PMTair

PMTair (Progress MulTi Air) was a Cambodian airline offering regularly scheduled domestic and international passenger and cargo services out of Phnom Penh International Airport.

PMTAir
IATA ICAO Callsign
U4 PMT MULTITRADE
Founded2003
Ceased operations2008
HubsPhnom Penh International Airport
Secondary hubsAngkor International Airport
Fleet size7
Destinations4 (at closure)
Parent companyProgress Multitrade Co., Ltd.
HeadquartersPhnom Penh, Cambodia
Websitewww.pmtair.com

History

PMTair was founded on 14 January 2003 and was owned by Progress Multitrade Co., Ltd. A certificate of airworthiness was issued by the Cambodian Civil Aviation Authority on October 14, 2003.

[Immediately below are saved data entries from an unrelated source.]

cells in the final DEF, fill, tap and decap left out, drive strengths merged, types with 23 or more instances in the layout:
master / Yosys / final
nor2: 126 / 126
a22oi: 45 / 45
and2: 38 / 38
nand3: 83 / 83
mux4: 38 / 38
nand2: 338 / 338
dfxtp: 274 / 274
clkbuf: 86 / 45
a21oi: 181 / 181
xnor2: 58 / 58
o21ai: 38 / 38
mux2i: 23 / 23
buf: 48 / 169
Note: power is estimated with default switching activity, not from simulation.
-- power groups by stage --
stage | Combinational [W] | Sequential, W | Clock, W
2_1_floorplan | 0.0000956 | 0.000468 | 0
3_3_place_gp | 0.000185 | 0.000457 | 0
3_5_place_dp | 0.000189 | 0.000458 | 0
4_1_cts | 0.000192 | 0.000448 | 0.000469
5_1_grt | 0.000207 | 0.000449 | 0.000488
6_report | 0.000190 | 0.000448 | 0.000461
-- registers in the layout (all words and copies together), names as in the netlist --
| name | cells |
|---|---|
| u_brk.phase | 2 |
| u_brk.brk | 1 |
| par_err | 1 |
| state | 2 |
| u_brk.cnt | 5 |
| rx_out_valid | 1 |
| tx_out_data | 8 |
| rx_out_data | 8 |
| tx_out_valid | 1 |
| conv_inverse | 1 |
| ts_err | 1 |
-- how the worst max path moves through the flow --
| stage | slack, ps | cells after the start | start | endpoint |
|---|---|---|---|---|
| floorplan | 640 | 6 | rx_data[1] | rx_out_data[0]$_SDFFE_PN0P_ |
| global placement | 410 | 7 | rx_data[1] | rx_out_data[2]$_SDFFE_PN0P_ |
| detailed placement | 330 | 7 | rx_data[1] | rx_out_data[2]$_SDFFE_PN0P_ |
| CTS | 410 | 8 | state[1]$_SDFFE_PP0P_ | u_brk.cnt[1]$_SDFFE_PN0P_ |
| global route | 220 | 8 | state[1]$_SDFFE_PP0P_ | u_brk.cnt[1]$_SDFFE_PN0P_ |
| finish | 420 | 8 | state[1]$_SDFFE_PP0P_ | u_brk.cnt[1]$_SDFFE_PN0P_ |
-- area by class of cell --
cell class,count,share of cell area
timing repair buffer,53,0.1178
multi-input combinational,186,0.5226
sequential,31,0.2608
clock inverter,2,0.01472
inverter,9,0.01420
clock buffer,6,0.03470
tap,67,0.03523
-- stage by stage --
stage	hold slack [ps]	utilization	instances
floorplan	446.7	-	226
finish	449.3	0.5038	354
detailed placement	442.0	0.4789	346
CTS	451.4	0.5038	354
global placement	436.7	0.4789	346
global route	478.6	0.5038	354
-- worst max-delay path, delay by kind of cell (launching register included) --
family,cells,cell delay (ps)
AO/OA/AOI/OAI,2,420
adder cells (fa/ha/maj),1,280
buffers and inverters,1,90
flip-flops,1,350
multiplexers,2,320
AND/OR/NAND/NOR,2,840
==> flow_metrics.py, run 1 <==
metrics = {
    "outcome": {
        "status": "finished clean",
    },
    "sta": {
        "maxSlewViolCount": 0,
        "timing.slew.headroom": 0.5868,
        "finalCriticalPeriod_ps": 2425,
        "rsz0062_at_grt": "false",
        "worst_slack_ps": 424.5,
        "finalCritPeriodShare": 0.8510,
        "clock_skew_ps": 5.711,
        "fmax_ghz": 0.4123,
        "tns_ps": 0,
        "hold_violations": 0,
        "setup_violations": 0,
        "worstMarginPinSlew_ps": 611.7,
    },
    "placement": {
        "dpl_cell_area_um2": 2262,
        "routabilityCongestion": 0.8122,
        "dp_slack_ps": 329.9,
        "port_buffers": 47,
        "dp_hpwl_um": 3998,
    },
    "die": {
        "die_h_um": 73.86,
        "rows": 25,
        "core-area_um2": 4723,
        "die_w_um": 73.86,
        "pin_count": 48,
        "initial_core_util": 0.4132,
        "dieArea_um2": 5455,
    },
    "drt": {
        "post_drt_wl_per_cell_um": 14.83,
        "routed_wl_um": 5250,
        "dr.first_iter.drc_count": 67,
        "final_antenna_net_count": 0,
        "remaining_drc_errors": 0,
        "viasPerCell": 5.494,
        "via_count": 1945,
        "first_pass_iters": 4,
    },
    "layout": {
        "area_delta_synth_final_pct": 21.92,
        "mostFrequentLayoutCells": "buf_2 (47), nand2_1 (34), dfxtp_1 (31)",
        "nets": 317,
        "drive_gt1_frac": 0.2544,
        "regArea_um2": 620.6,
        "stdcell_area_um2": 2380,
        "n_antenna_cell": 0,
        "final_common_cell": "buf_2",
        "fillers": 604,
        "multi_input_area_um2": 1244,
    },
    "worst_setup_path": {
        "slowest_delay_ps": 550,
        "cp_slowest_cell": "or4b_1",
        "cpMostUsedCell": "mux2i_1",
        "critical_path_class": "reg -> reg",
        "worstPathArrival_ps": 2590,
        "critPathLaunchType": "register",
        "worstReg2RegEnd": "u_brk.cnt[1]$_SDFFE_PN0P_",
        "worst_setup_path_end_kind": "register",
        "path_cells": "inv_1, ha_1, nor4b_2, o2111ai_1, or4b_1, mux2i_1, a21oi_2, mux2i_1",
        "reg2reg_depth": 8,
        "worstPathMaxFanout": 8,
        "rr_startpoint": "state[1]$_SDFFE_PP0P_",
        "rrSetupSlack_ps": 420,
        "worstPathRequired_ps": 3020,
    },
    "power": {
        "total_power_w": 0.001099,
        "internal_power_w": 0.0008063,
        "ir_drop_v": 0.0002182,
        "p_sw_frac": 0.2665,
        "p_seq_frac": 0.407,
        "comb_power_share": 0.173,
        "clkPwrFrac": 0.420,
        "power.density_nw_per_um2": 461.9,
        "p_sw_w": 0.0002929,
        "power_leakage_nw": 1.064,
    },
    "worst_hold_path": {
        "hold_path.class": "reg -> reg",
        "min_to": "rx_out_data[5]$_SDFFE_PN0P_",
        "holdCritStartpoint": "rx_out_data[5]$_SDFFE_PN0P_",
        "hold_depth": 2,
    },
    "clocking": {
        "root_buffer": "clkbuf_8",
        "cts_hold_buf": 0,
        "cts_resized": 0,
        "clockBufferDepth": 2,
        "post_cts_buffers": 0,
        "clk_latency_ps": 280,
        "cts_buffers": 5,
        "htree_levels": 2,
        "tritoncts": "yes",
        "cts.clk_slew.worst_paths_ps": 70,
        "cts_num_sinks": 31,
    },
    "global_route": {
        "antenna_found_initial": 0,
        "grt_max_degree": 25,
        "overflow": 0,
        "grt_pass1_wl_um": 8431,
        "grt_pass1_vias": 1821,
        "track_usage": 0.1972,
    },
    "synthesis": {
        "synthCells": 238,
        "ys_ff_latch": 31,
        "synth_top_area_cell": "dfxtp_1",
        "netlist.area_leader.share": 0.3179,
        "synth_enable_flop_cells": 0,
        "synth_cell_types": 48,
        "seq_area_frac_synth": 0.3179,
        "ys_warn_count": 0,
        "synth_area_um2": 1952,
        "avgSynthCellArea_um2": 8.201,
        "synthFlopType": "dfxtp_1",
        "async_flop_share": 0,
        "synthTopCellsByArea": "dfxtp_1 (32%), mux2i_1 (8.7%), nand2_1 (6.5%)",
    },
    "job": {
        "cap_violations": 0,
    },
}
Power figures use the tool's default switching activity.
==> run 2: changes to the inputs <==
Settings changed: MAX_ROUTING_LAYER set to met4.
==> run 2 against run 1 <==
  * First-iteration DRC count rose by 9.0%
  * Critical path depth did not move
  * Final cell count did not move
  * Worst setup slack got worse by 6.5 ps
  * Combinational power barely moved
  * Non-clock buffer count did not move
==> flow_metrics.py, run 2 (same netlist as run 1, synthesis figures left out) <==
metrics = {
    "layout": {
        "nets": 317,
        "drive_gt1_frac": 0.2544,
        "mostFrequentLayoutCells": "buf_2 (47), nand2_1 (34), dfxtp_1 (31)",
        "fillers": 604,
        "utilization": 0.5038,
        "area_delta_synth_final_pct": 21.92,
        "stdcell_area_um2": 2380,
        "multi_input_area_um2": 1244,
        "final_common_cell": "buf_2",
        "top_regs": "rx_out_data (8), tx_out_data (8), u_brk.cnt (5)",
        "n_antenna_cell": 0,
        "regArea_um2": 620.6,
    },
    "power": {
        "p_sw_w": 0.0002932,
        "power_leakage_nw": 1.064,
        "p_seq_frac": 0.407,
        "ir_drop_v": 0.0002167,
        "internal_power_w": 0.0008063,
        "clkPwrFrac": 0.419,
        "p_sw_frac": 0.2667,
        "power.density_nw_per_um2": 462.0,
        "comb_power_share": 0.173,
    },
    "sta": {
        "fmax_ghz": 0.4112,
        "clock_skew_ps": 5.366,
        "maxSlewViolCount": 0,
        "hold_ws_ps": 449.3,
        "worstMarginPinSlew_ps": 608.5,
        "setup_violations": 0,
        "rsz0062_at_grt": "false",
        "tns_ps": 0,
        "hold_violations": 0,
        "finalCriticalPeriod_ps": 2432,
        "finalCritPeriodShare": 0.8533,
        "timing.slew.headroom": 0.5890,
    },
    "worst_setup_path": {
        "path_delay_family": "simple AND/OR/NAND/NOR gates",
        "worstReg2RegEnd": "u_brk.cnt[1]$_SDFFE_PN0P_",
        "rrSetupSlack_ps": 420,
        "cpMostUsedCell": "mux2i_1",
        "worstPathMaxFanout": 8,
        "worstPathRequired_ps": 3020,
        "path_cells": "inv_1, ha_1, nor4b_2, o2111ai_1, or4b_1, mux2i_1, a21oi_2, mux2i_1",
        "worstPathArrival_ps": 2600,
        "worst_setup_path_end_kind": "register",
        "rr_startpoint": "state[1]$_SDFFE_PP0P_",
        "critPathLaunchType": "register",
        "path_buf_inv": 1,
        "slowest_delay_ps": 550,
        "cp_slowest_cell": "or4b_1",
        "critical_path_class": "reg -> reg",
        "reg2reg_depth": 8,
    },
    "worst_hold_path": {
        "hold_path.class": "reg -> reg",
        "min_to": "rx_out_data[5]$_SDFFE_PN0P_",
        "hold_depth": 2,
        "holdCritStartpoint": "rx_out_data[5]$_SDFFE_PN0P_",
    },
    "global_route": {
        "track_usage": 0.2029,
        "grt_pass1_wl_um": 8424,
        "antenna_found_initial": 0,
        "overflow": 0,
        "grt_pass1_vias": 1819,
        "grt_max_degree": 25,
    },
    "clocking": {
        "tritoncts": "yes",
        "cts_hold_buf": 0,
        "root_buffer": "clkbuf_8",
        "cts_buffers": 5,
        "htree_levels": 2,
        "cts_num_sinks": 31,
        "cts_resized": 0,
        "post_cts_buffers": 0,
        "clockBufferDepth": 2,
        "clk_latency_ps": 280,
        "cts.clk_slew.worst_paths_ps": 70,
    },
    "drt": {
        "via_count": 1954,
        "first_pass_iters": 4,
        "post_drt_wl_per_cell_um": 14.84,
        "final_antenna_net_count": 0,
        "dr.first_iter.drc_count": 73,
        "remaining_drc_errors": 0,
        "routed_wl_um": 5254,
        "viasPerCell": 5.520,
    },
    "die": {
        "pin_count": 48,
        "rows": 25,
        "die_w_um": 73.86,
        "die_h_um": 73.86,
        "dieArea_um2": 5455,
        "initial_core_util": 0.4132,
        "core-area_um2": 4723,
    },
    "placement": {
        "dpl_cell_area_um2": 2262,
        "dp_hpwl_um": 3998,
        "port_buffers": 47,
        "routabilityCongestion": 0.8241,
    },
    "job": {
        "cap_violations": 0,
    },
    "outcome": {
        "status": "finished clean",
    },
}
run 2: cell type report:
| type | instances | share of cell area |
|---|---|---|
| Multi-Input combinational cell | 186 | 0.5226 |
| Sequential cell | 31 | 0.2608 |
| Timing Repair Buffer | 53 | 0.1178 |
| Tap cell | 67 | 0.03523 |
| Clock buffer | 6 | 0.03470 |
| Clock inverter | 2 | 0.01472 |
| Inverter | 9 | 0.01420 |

The airline was dissolved in 2008,[1]

Destinations

Passengers disembark from a PMTair Antonov An-24 at Phnom Penh International Airport in September 2006.
A PMTair McDonnell Douglas MD-83 at Siem Reap-Angkor International Airport, Cambodia in 2007.

Upon closure, PMTair served the following destinations:[2]

Former routes

PMTair suspended all domestic flights in the wake of the crash of PMTair Flight U4 241.

Fleet

The PMTair fleet included the following aircraft (as of 30 August 2008):[3]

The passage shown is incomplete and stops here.